BM Anger/Frustration

A parallel dimension of BM temperament (anger/frustration) was assessed at T2 using the 77-item short form of the Adult Temperament Questionnaire (ATQ; Rothbart, Ahadi, & Evans, 2000). The 6-item Frustration subscale (α = .66; example item: “Whenever I have to sit and wait for something [e.g., a waiting room], I become agitated”) was used in the current analyses. Items were scored on a 1-7 scale with higher scores indicating more anger/frustration.

Covariates

Adoption openness

To control for similarities between birth and adoptive parents that might result from contact between parents, we included T1 level of openness in the adoption as a covariate in all analyses. Openness in the adoption was measured using a composite of BM, AM, and AF ratings of perceived adoption openness (Ge et al., 2008). Interrater agreement was high (r range = .72–.85, p values all < .001).

Obstetric complications

Perinatal obstetric complications can confound genetic influence estimates and was therefore included as a covariate. Perinatal obstetric complications were assessed at T1 using BM report of her: (1) Maternal/Pregnancy Complications (e.g., illness, exposure to drugs); (2) Labor and Delivery Complications (e.g., prolonged labor, cord complications); and (3) Neonatal Complications (e.g., prematurity, low birth weight) using a pregnancy screener and a pregnancy calendar method. Scoring was derived from the McNeil-Sjostrom Scale for Obstetric Complications (McNeil & Sjostrom, 1995), with item scores ranging from 1(not harmful or relevant) to 6 (very great harm to or deviation in offspring). The obstetric complications total was created by calculating the frequency of scores greater than or equal to 3, indicating risk that is at least “potentially, but not clearly, harmful or relevant.”

Measures Used in Supplemental Analyses

Infant distress to limitations

Infant distress to limitations was measured at T1 with the Infant Behavior Questionnaire (IBQ; Rothbart, 1981). The IBQ was designed to measure temperament in children between the ages of 3 months and 12 months. We used the 20-item distress to limitations subscale (AM α = .85; AF α = .85), which measures infants’ fussing, crying or showing distress while (a) in a confining place or position; (b) involved in caretaking activities; (c) unable to perform a desired action.

Data Analytic Plan

Hypothesis testing proceeded in three steps: evaluation of the hypothesized model (see Figure 1), examination of differences between mothers and fathers, and examination of genetic moderation. An overview of each step is described here. First, we evaluated the fit of the hypothesized model to the data using Mplus 5.2 (Muthén & Muthén, 2007) which uses full information maximum likelihood (FIML) to estimate parameters when data is missing. FIML produces unbiased estimates when data are missing at random (MAR). For all variables included in the current study there was less than 7% data missing. The model was deemed to have adequate fit if either the chi-square was non-significant or the chi-square/df ratio was < 2, and if the comparative fit index (CFI) was > .95 and the root mean square error of approximation (RMSEA) was < .06 (Hu & Bentler, 1999). All indirect effects were estimated with bias-corrected bootstrapping and were considered statistically significant if the corresponding 95% confidence interval did not include zero (MacKinnon, Lockwood, Hoffman, West, & Sheets, 2002; Preacher & Hayes, 2008). We examined both specific indirect effects and total indirect effects of AM and AF harsh parenting and AM and AF depressive symptoms. In addition to the hypothesized paths, the model also controlled for the influence of adoption openness and obstetric complications on all endogenous variables.

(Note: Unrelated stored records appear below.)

<file path="src/rtl/sevenseg_pkg.sv">
// Shared constants and helpers for the multiplexed 7-segment scanner.
package sevenseg_pkg;

    localparam int BCD_W      = 4;
    localparam int BCD_MAX    = 9;
    localparam int MAX_DIGITS = 8;
    localparam int MAX_DW     = MAX_DIGITS * BCD_W;

    // One-hot decode of a digit index; callers truncate to their digit count.
    function automatic logic [MAX_DIGITS-1:0] onehot(input logic [2:0] idx);
        onehot      = '0;
        onehot[idx] = 1'b1;
    endfunction

    // Bit i is set when digit i (i > 0) and every digit above it, up to
    // 'digits', are zero. Digit 0 is never reported as a leading zero so a
    // value of all zeros still shows a single "0".
    function automatic logic [MAX_DIGITS-1:0] lz_mask(
        input logic [MAX_DW-1:0] disp,
        input int                digits
    );
        logic all_zero;
        lz_mask  = '0;
        all_zero = 1'b1;
        for (int i = MAX_DIGITS - 1; i >= 0; i--) begin
            if (i < digits) begin
                all_zero   = all_zero && (disp[i*BCD_W +: BCD_W] == '0);
                lz_mask[i] = all_zero && (i != 0);
            end
        end
    endfunction

endpackage

</file>
<file path="src/rtl/sevenseg_prescaler.sv">
// Slot prescaler: counts 0..DIV-1 and flags the last clock of each slot.
module sevenseg_prescaler #(
    parameter int DIV = 1000
) (
    input  logic                   clk,
    input  logic                   rst_n,
    output logic [$clog2(DIV)-1:0] cnt_o,
    output logic                   slot_end_o
);

    localparam int CW = $clog2(DIV);

    logic [CW-1:0] cnt_q;
    logic [CW-1:0] cnt_d;

    assign slot_end_o = (cnt_q == CW'(DIV - 1));
    assign cnt_o      = cnt_q;
    assign cnt_d      = slot_end_o ? '0 : cnt_q + CW'(1);

    // Free-running slot counter with synchronous reset.
    always_ff @(posedge clk) begin
        // NOTE: state registers use non-blocking assignment so every flop
        // samples pre-edge values regardless of block evaluation order.
        if (!rst_n) begin
            cnt_q <= '0;
        end else begin
            cnt_q <= cnt_d;
        end
    end

endmodule

</file>
<file path="src/rtl/sevenseg_scan.sv">
// Time-multiplexed BCD scanner for a common-bus 7-segment display.
// Loads land in a one-entry pending buffer and are committed to the
// displayed value only on the frame boundary, so a frame is never torn.
module sevenseg_scan
    import sevenseg_pkg::*;
#(
    parameter int DIGITS = 4,
    parameter int DIV    = 1000,
    parameter int GUARD  = 2
) (
    input  logic                    clk,
    input  logic                    rst_n,
    input  logic                    load_valid,
    output logic                    load_ready,
    input  logic [4*DIGITS-1:0]     load_data,
    input  logic                    blank_lz,
    output logic [3:0]              digit_code,
    output logic [DIGITS-1:0]       digit_en,
    output logic                    bcd_err
);

    localparam int DW = DIGITS * BCD_W;
    localparam int CW = $clog2(DIV);
    localparam int IW = (DIGITS > 1) ? $clog2(DIGITS) : 1;

    // Prescaler outputs
    logic [CW-1:0]       cnt;
    logic                slot_end;

    // Registered state
    logic [IW-1:0]       idx_q,       idx_d;
    logic [DW-1:0]       disp_q,      disp_d;
    logic [DW-1:0]       pend_q,      pend_d;
    logic                pend_full_q, pend_full_d;
    logic                bcd_err_q,   bcd_err_d;
    logic [BCD_W-1:0]    code_q,      code_d;
    logic [DIGITS-1:0]   en_q,        en_d;

    // Decode helpers
    logic                frame_end;
    logic                accept;
    logic                pend_bad;
    logic                slot_on;
    logic [DIGITS-1:0]   blank_vec;
    logic [BCD_W-1:0]    cur_nib;
    logic                cur_blank;

    sevenseg_prescaler #(
        .DIV        (DIV)
    ) u_prescaler (
        .clk        (clk),
        .rst_n      (rst_n),
        .cnt_o      (cnt),
        .slot_end_o (slot_end)
    );

    assign frame_end  = slot_end && (idx_q == IW'(DIGITS - 1));
    assign accept     = load_valid && !pend_full_q;
    assign slot_on    = (cnt >= CW'(GUARD));

    assign load_ready = !pend_full_q;
    assign digit_code = code_q;
    assign digit_en   = en_q;
    assign bcd_err    = bcd_err_q;

    // Blanking vector and the nibble/blank state of the digit in the current slot.
    always_comb begin
        // NOTE: every combinational output gets a default first, so no path
        // leaves it unassigned and no latch is inferred.
        pend_bad  = 1'b0;
        blank_vec = blank_lz ? DIGITS'(lz_mask(MAX_DW'(disp_q), DIGITS)) : '0;
        cur_nib   = '0;
        cur_blank = 1'b0;
        for (int i = 0; i < DIGITS; i++) begin
            if (pend_q[i*BCD_W +: BCD_W] > BCD_W'(BCD_MAX)) begin
                pend_bad = 1'b1;
            end
            if (disp_q[i*BCD_W +: BCD_W] > BCD_W'(BCD_MAX)) begin
                blank_vec[i] = 1'b1;
            end
        end
        for (int i = 0; i < DIGITS; i++) begin
            if (idx_q == IW'(i)) begin
                cur_nib   = disp_q[i*BCD_W +: BCD_W];
                cur_blank = blank_vec[i];
            end
        end
    end

    // Next-state: slot index, pending/commit path, sticky error, outputs.
    always_comb begin
        idx_d       = idx_q;
        disp_d      = disp_q;
        pend_d      = pend_q;
        pend_full_d = pend_full_q;
        bcd_err_d   = bcd_err_q;

        if (slot_end) begin
            idx_d = (idx_q == IW'(DIGITS - 1)) ? '0 : idx_q + IW'(1);
        end

        // Commit and capture are mutually exclusive: capture needs an empty
        // buffer, commit needs a full one. A load taken in the boundary
        // cycle therefore waits a full frame.
        if (frame_end && pend_full_q) begin
            disp_d      = pend_q;
            pend_full_d = 1'b0;
            bcd_err_d   = bcd_err_q | pend_bad;
        end
        if (accept) begin
            pend_d      = load_data;
            pend_full_d = 1'b1;
        end

        // Outputs lag cnt/idx by one clock since they are registered here.
        en_d   = (slot_on && !cur_blank) ? DIGITS'(onehot(3'(idx_q))) : '0;
        code_d = (en_d != '0) ? cur_nib : '0;
    end

    // State registers with synchronous active-low reset.
    always_ff @(posedge clk) begin
        if (!rst_n) begin
            idx_q       <= '0;
            disp_q      <= '0;
            // NOTE: pend_q is cleared too even though pend_full_q alone gates
            // its use; it costs nothing and keeps X out of pend_bad.
            pend_q      <= '0;
            pend_full_q <= 1'b0;
            bcd_err_q   <= 1'b0;
            code_q      <= '0;
            en_q        <= '0;
        end else begin
            idx_q       <= idx_d;
            disp_q      <= disp_d;
            pend_q      <= pend_d;
            pend_full_q <= pend_full_d;
            bcd_err_q   <= bcd_err_d;
            code_q      <= code_d;
            en_q        <= en_d;
        end
    end

endmodule

</file>
<file path="config.mk">
export PLATFORM = sky130hd
export DESIGN_NAME = sevenseg_scan
export DESIGN_NICKNAME = d
export VERILOG_FILES = /design/src/rtl/sevenseg_pkg.sv /design/src/rtl/sevenseg_prescaler.sv /design/src/rtl/sevenseg_scan.sv
export SDC_FILE = /design/constraint.sdc
export NUM_CORES = 1
export LEC_CHECK = 0
export CAP_MARGIN = 20
export CORE_MARGIN = 4
export CORE_UTILIZATION = 54
export DETAILED_ROUTE_END_ITERATION = 16
export GPL_ROUTABILITY_DRIVEN = 0
export PLACE_DENSITY = 0.78
export REMOVE_ABC_BUFFERS = 1
export SYNTH_ARGS = -nofsm -noshare
export SYNTH_HDL_FRONTEND = slang
export SYNTH_HIERARCHICAL = 1
export SYNTH_SLANG_ARGS = --single-unit
</file>
<file path="constraint.sdc">
create_clock -name clk -period 2.6 [get_ports clk]
set_input_delay 0.52 -clock clk [delete_from_list [all_inputs] [get_ports clk]]
set_output_delay 0.52 -clock clk [all_outputs]
set_load 0.01 [all_outputs]
</file>
==> results of run 1 <==
==> report_power, final <==
part	leakage [nW]	switching (mW)	internal [mW]	total, mW
Sequential	0.439	0.0219	0.852	0.874
Clock	0.0714	0.263	0.410	0.673
Combinational	0.488	0.0586	0.0592	0.118
==> worst min-delay path: stages (launching register included) <==
cell	delay [ps]
dfxtp_1	320
nand2_1	50
a21oi_1	50
==> flip-flops by register name, summed over array words and instances (netlist names) <==
name / count
disp_q: 16
pend_q: 16
u_prescaler/cnt_o: 10
digit_code: 4
digit_en: 4
idx_q: 2
bcd_err: 1
pend_full_q: 1
==> path summary, 6_finish.rpt <==
path,cells past startpoint,end,slack (ps)
setup / recovery,7,disp_q[15]$_SDFFE_PN0P_,460
hold / removal,2,disp_q[4]$_SDFFE_PN0P_,460
setup reg to reg,7,disp_q[15]$_SDFFE_PN0P_,460
hold reg to reg,2,disp_q[4]$_SDFFE_PN0P_,460
==> cells by family (layout without fill, tap and decap cells) <==
group                    count (synthesis)  count (layout)  share of synthesized area
buffers and inverters                   25              55                     0.0430
AO/OA/AOI/OAI                           69              69                      0.183
adder cells (fa/ha/maj)                  5               5                     0.0269
AND/OR/NAND/NOR                        127             127                      0.262
flip-flops                              54              54                      0.465
XOR/XNOR                                 3               3                     0.0113
multiplexers                             2               2                    0.00861
==> per-layer routing <==
layer | vias to the layer above | global-route usage | part of all wire
met5 | - | 0 | 0
met4 | 0 | 0.0624 | 0.012
met3 | 7 | 0.0479 | 0.053
met2 | 44 | 0.271 | 0.43
met1 | 917 | 0.277 | 0.51
li1 | 1039 | - | -
==> synth_stat cells (2+ instances only) <==
cell type / number
a2111oi_0: 3
a21oi_1: 42
a31oi_1: 3
and3_1: 2
buf_2: 5
clkbuf_1: 7
dfxtp_1: 54
ha_1: 5
inv_1: 11
mux2i_1: 2
nand2_1: 73
nand2b_1: 2
nand3_1: 4
nand3_2: 2
nand4_1: 2
nand4_2: 2
nor2_1: 17
nor3_1: 6
nor3b_1: 3
nor4_1: 5
o211a_1: 2
o211ai_1: 4
o21ai_0: 8
or3_1: 2
or4_1: 2
xor2_1: 2
==> area by class of cell <==
type                    count  area [um^2]  area share
inverters                  13         48.8      0.0174
well taps                  50         62.6      0.0223
clock inverters             2         60.1      0.0214
flip-flops and latches     54         1080       0.385
multi-input cells         206         1140       0.408
clock buffers               6         82.6      0.0294
repair buffers             34          328       0.117
==> metrics by stage <==
step / std cells / hold WS, ps
final: 365 / 462
after global routing: 365 / 484
after CTS: 365 / 463
after detailed placement: 357 / 449
after global placement: 357 / 440
after floorplan: 273 / 429
==> qor.log, run 1 <==
[critical_path] type of the worst setup path flop to flop
[critical_path] Critical Path Start Type flop
[clock_network] root cell of the clock tree clkbuf_8
[worst_hold_path] worst hold start pend_q[4]$_SDFFE_PN0P_
[power] overall power after layout 1.67 mW
[route] post-detailed-route DRC marker count 0
[route] ANT nets after route 0
[critical_path] endpoint arrival time on the critical path 2380 ps
[layout] synthesis-to-layout area growth 20.7%
[clock_network] number of hold-repair buffers added at the cts stage 0
[synthesis] register area share after synthesis 0.465
[critical_path] highest net fanout along the worst path 18
[critical_path] delay-heaviest family, CP simple AND/OR/NAND/NOR gates
[route] 1st-iter DRT viols 131
[layout] post-layout util 0.687
[clock_network] post-CTS setup repair buffer count 0
[die] DIE WIDTH 73.6 um
[timing] slew margin rel. 0.557
[critical_path] CP peak stage delay 520 ps
[synthesis] Yosys top cell area share 0.465
[layout] area of all placed cells without fillers 2810 um^2
[placed_design] dpl cell area 2670 um^2
[critical_path] required time at the worst-slack endpoint 2840 ps
[job] reported max-cap violation count 0
[clock_network] count of instances resized after the clock tree is built 0
[clock_network] H-tree depth 2
[route] detailed-route vias per instance 5.50
[synthesis] synth top area cells dfxtp_1 46%, nand2_1 12%, a21oi_1 9.0%
[clock_network] Clock Path Buffers 2
[grt] pin count of the biggest net entering global routing 36
[synthesis] EDFF count, synth 0
[synthesis] mean post-synth cell area 8.16 um^2
[clock_network] TritonCTS buffer count 5
[grt] Total Routing Usage GR 0.190
[critical_path] critical path cell sequence ha_1 > nand4bb_1 > nor3_1 > and3_1 > buf_4 > nand2_1 > a21oi_1
[synthesis] Yosys warnings 6
[grt] number of global-route vias before repair 1756
[timing] Setup Viol. Count Final 0
[placed_design] dpl ws 508 ps
[layout] final antenna diode count 0
[placed_design] Detail Placement HPWL 3.37 mm
[synthesis] share of async-settable or async-resettable flops after synthesis 0
[critical_path] slowest library cell on the worst path nor3_1
[placed_design] buffers added on ports 29
[worst_hold_path] hold crit path type flop to flop
[route] final wirelength 4.75 mm
[synthesis] Yosys top cell by area dfxtp_1
[critical_path] buffers plus inverters on the worst setup path 1
[clock_network] TritonCTS clock tree yes
[die] number of placement rows 23
[route] first drt pass iteration count 4
[layout] most common cell after layout, fill and taps aside nand2_1
[timing] unrepaired setup endpoints after global routing no
[clock_network] clock-pin slew of the registers on the worst-case setup and hold paths 100 ps
[timing] worst clock skew on the final layout 14.1 ps
[timing] Least-Margin Pin Slew 664 ps
[synthesis] combined area of all synthesized cells 2330 um^2
[die] Die Ht 73.6 um
[clock_network] clock sink total 54
[outcome] result of the run complete, no violations
[die] core region area 4090 um^2
[synthesis] Synth Flop Type dfxtp_1
[power] power density over the cells 593 nW/um^2
[timing] number of failing hold endpoints at the final stage 0
[layout] fin nets 339
[timing] portion of the clock cycle consumed by the worst path in the final layout 0.824
[die] full die area 5420 um^2
[layout] top library cells by usage in the layout, fill and taps aside 73 x nand2_1, 54 x dfxtp_1, 42 x a21oi_1
[timing] shortest period the worst path allows 2140 ps
[synthesis] number of register bits inferred by synthesis 54
[die] io pins 30
[timing] total negative setup slack 0 ps
[synthesis] Synth Instances 285
[timing] highest clock rate 467 MHz
[route] average detailed-routed wire length per instance 13.0 um
[route] via count of the routed design 2007
[timing] number of max-slew violations in the final report 0
[critical_path] worst reg2reg startpoint u_prescaler/cnt_o[1]$_SDFF_PP0_
[die] starting utilization of the core area 0.569
[synthesis] number of distinct library cells after synthesis 41
[grt] initial antenna violation count 0
[timing] final setup margin 459 ps
[critical_path] CP Launch Point u_prescaler/cnt_o[1]$_SDFF_PP0_
[power] Worst VDD drop 0.000588 V
[grt] Congestion Overflow GR 0
[clock_network] insertion delay of the later-clocked pin in the worst-skew pair 310 ps
[grt] global-route wire length before repair 8.05 mm
[critical_path] critical path capture point type flop
[layout] number of filler instances in the final layout 349
[power] leakage power figure 0.999 nW
[layout] proportion of layout cells with a drive suffix above 1 0.0698
Note: power is estimated with default switching activity, not from simulation.
==> run 2: changes to the inputs <==
--- a/config.mk
+++ b/config.mk
@@ -7,10 +7,10 @@
 export LEC_CHECK = 0
 export CAP_MARGIN = 20
 export CORE_MARGIN = 4
-export CORE_UTILIZATION = 54
+export CORE_UTILIZATION = 49
 export DETAILED_ROUTE_END_ITERATION = 16
 export GPL_ROUTABILITY_DRIVEN = 0
-export PLACE_DENSITY = 0.78
+export PLACE_DENSITY = 0.75
 export REMOVE_ABC_BUFFERS = 1
 export SYNTH_ARGS = -nofsm -noshare
 export SYNTH_HDL_FRONTEND = slang
==> constraint.sdc (replaced) <==
create_clock -name clk -period 1.9 [get_ports clk]
set_input_delay 0.38 -clock clk [delete_from_list [all_inputs] [get_ports clk]]
set_output_delay 0.38 -clock clk [all_outputs]
set_load 0.01 [all_outputs]
==> run 2 against run 1 <==
Die area is 9.1% higher. Routed wire length decreased by 1.8%. Power is 20% higher. Cell area barely moved. Critical path depth shrank 2. Maximum frequency increased by 22%. Core utilization fell by 5.9 points. Via count is 0.75% lower. Largest cell class unchanged.
==> qor.log, run 2 (synthesis gave the netlist of run 1 again) <==
[power] Gate power share 0.080 [+0.009]
[placed_design] number of placed instances with taps included 365 [+2.2%]
[critical_path] worst reg2reg startpoint idx_q[0]$_SDFFE_PN0P_
[layout] most common cell after layout, fill and taps aside nand2_1
[route] 1st-iter DRT viols 146 [+11%]
[layout] Non-Filler Instances 373 [+2.2%]
[route] detailed-route vias per instance 5.34 [-2.9%]
[worst_hold_path] hold crit path type flop to flop
[grt] pin count of the biggest net entering global routing 36 [unchanged]
[clock_network] clock-pin slew of the registers on the worst-case setup and hold paths 90 ps [about the same]
[grt] initial antenna violation count 0 [unchanged]
[timing] highest clock rate 568 MHz [+22%]
[power] proportion of power drawn by the clock network 0.321 [-0.083]
[power] Worst VDD drop 0.000434 V [-26%]
[critical_path] critical path capture point type flop
[timing] slew margin rel. 0.658 [+0.101]
[route] post-detailed-route DRC marker count 0 [unchanged]
[critical_path] critical path cell sequence ha_1 > nor3b_1 > nand4_2 > a221oi_4 > nor3_1
[critical_path] slowest library cell on the worst path dfxtp_1
[job] reported max-cap violation count 0 [unchanged]
[layout] top library cells by usage in the layout, fill and taps aside 73 x nand2_1, 54 x dfxtp_1, 42 x a21oi_1
[timing] final setup margin 141 ps [-318 ps]
[critical_path] buffers plus inverters on the worst setup path 0 [-1]
[route] via count of the routed design 1992 [-0.75%]
[route] ANT nets after route 0 [unchanged]
[power] leakage power figure 1.01 nW [+0.70%]
[power] power density over the cells 711 nW/um^2 [+20%]
[die] starting utilization of the core area 0.520 [-0.0493]
[clock_network] number of hold-repair buffers added at the cts stage 0 [unchanged]
[power] total internal power 1.54 mW [+17%]
[layout] proportion of layout cells with a drive suffix above 1 0.0872 [+0.0174]
[die] number of placement rows 24 [+4.3%]
[clock_network] clock sink total 54 [unchanged]
[timing] shortest period the worst path allows 1760 ps [-382 ps]
[timing] worst hold slack 459 ps [-2.67 ps]
[layout] synthesis-to-layout area growth 20.8% [about the same]
[timing] number of failing hold endpoints at the final stage 0 [unchanged]
[timing] Least-Margin Pin Slew 512 ps [-152 ps]
[critical_path] type of the worst setup path flop to flop
[timing] worst clock skew on the final layout 7.10 ps [-7.02 ps]
[placed_design] dpl cell area 2710 um^2 [+1.8%]
[grt] Total Routing Usage GR 0.161 [-0.0289]
[clock_network] Clock Path Buffers 2 [unchanged]
[timing] number of max-slew violations in the final report 0 [unchanged]
[placed_design] buffers added on ports 29 [unchanged]
[layout] area of all placed cells without fillers 2810 um^2 [about the same]
[power] sequential power share 0.599 [+0.074]
[die] DIE WIDTH 76.9 um [+4.4%]
[worst_hold_path] worst hold start pend_q[12]$_SDFFE_PN0P_
[power] net switching share of the total power 0.228 [+0.0217]
[route] average detailed-routed wire length per instance 12.5 um [-3.9%]
[clock_network] root cell of the clock tree clkbuf_8
[critical_path] CP peak stage delay 420 ps [-100 ps]
[grt] number of global-route vias before repair 1700 [-3.2%]
[critical_path] required time at the worst-slack endpoint 2080 ps [-760 ps]
[critical_path] Critical Path Start Type flop
[critical_path] highest net fanout along the worst path 6 [-12]
[die] full die area 5910 um^2 [+9.1%]
[critical_path] CP Launch Point idx_q[0]$_SDFFE_PN0P_
[clock_network] H-tree depth 2 [unchanged]
[route] first drt pass iteration count 5 [+1]
[die] io pins 30 [unchanged]
[clock_network] insertion delay of the later-clocked pin in the worst-skew pair 300 ps [about the same]
[power] overall power after layout 2.00 mW [+20%]
[grt] Congestion Overflow GR 0 [unchanged]
[die] Die Ht 76.9 um [+4.4%]
[die] core region area 4470 um^2 [+9.5%]
[timing] Setup Viol. Count Final 0 [unchanged]
[outcome] result of the run complete, no violations
[timing] unrepaired setup endpoints after global routing no
[layout] final antenna diode count 0 [unchanged]
[critical_path] endpoint arrival time on the critical path 1940 ps [-440 ps]
[clock_network] TritonCTS clock tree yes
[power] switching power of the nets 0.455 mW [+33%]
[critical_path] delay-heaviest family, CP simple AND/OR/NAND/NOR gates
[layout] fin nets 345 [+1.8%]
[route] final wirelength 4.67 mm [-1.8%]
[placed_design] Detail Placement HPWL 3.40 mm [+1.0%]
[clock_network] TritonCTS buffer count 5 [unchanged]
[grt] global-route wire length before repair 7.87 mm [-2.2%]
[timing] portion of the clock cycle consumed by the worst path in the final layout 0.926 [+0.102]
[placed_design] dpl ws -1.62 ps [-510 ps]
[run 2: cell types whose count changed in the layout (fill, tap and decap cells not counted), sizes merged]
cell and change:
bufinv -2, clkinv +1, clkbuf +1, buf +6
[run 2: stage by stage]
stage,util,TNS (ps)
3_3_place_gp,0.606,0
3_5_place_dp,0.606,-1.62
5_1_grt,0.628,0
6_report,0.628,0
2_1_floorplan,-,-698
4_1_cts,0.627,0
[run 2: area by class of cell]
cell class	instances	area [um^2]
clock buffers	7	86.3
clock inverters	1	5.00
fillers	394	1670
inverters	13	48.8
multi-input cells	206	1150
flip-flops and latches	54	1080
well taps	52	65.1
repair buffers	40	373
[run 2: power groups by stage]
stage	clock network [mW]	logic, mW	registers [mW]
finish	0.641	0.159	1.20
global route	0.709	0.176	1.20
CTS	0.665	0.160	1.20
detailed placement	0	0.159	1.22
global placement	0	0.156	1.22
floorplan	0	0.0824	1.22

Second, we evaluated whether paths from harsh parenting and parent depressive symptoms to child anger/frustration were significantly different for AMs and AFs by comparing two models, one where paths from harsh parenting to toddler anger/frustration for AMs and AFs were allowed to be freely estimated to one in which these paths were constrained to be equal, and one where paths from parent depressive symptoms to toddler anger/frustration for AMs and AFs were allowed to be freely estimated to models in which these paths were constrained to be equal. A significant difference in the chi-square values of the two models would indicate that the path estimates are not equal for AMs and AFs.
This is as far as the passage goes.